::: AVAILABLE DATA :::

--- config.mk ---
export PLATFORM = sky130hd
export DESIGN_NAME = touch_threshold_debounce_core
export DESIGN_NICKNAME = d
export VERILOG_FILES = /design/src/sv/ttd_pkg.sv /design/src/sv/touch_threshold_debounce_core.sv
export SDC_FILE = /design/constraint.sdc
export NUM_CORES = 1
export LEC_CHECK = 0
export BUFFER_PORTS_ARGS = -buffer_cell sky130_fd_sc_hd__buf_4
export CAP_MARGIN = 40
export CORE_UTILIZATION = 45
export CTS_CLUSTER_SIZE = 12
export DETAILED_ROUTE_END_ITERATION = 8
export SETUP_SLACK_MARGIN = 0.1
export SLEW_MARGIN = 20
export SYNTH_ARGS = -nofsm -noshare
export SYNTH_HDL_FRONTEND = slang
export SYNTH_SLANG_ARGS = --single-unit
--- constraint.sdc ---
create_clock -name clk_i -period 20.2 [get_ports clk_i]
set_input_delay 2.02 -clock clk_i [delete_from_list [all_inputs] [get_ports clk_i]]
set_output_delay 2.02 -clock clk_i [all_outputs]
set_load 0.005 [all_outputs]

:::
::: AVAILABLE DATA :::

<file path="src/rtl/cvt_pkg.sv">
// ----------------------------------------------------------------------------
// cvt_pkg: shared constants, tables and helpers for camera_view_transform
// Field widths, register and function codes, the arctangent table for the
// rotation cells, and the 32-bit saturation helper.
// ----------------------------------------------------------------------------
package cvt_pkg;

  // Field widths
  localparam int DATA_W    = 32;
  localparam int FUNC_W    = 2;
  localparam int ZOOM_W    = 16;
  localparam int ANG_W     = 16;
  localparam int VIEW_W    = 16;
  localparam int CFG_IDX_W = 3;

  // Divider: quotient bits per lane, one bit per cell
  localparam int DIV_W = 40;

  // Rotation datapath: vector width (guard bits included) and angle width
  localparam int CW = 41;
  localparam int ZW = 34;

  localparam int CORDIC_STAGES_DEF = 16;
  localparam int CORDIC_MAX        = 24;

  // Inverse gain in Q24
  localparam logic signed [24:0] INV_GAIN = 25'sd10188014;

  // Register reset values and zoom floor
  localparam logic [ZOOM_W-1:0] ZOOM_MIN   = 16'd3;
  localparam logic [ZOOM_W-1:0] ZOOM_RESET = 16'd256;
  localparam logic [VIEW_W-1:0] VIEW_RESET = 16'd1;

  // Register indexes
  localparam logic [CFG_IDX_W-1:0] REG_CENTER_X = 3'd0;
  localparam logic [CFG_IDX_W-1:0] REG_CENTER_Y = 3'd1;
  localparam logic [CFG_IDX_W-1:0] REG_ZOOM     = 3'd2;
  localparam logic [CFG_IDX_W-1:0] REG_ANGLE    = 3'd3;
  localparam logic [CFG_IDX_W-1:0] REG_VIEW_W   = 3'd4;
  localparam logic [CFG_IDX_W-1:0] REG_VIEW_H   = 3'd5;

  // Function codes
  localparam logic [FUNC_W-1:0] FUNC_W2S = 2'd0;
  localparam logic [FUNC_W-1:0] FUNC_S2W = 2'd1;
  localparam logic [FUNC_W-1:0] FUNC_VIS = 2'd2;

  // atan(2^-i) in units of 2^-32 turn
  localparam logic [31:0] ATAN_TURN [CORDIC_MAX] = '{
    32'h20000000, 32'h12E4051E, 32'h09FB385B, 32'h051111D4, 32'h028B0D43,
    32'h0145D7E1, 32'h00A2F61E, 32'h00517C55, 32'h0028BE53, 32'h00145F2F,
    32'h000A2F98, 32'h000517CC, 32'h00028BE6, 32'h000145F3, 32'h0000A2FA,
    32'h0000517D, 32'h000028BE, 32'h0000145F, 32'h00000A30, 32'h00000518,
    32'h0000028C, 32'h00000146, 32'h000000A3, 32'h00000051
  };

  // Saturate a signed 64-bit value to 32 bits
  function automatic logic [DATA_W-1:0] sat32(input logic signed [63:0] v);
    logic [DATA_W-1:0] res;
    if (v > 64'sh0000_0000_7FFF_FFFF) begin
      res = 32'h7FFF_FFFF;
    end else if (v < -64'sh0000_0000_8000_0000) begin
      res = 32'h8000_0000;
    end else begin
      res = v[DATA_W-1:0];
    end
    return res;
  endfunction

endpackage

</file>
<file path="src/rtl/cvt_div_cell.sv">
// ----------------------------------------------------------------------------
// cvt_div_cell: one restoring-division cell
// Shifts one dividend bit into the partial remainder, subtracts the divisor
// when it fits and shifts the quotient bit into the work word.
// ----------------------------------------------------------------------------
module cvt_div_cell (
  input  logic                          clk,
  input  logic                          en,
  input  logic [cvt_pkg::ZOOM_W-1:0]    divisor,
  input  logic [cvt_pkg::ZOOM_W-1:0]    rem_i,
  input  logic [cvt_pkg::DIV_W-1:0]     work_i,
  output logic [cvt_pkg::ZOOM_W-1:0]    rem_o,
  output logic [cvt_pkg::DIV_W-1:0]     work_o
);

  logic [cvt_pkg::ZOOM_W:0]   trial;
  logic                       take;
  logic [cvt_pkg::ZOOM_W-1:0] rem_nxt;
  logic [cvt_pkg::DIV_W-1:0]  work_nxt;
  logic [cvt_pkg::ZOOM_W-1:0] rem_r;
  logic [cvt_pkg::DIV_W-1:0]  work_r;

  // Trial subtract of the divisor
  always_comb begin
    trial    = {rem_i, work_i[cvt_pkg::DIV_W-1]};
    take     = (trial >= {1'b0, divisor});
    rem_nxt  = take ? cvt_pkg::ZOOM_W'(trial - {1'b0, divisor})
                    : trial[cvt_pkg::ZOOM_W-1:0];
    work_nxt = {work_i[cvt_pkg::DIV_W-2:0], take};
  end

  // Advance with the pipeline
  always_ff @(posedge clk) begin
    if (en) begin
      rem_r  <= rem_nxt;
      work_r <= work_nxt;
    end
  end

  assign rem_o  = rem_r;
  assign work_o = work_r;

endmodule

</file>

:::

WORK REQUIRED
Find the line with "set_output_delay 2.02 -clock" in the entries above. Retype it and each line after it, exactly, through the line with "set_load 0.005 [all_outputs]", and stop there.

OUTPUT FOR THIS TASK
set_output_delay 2.02 -clock clk_i [all_outputs]
set_load 0.005 [all_outputs]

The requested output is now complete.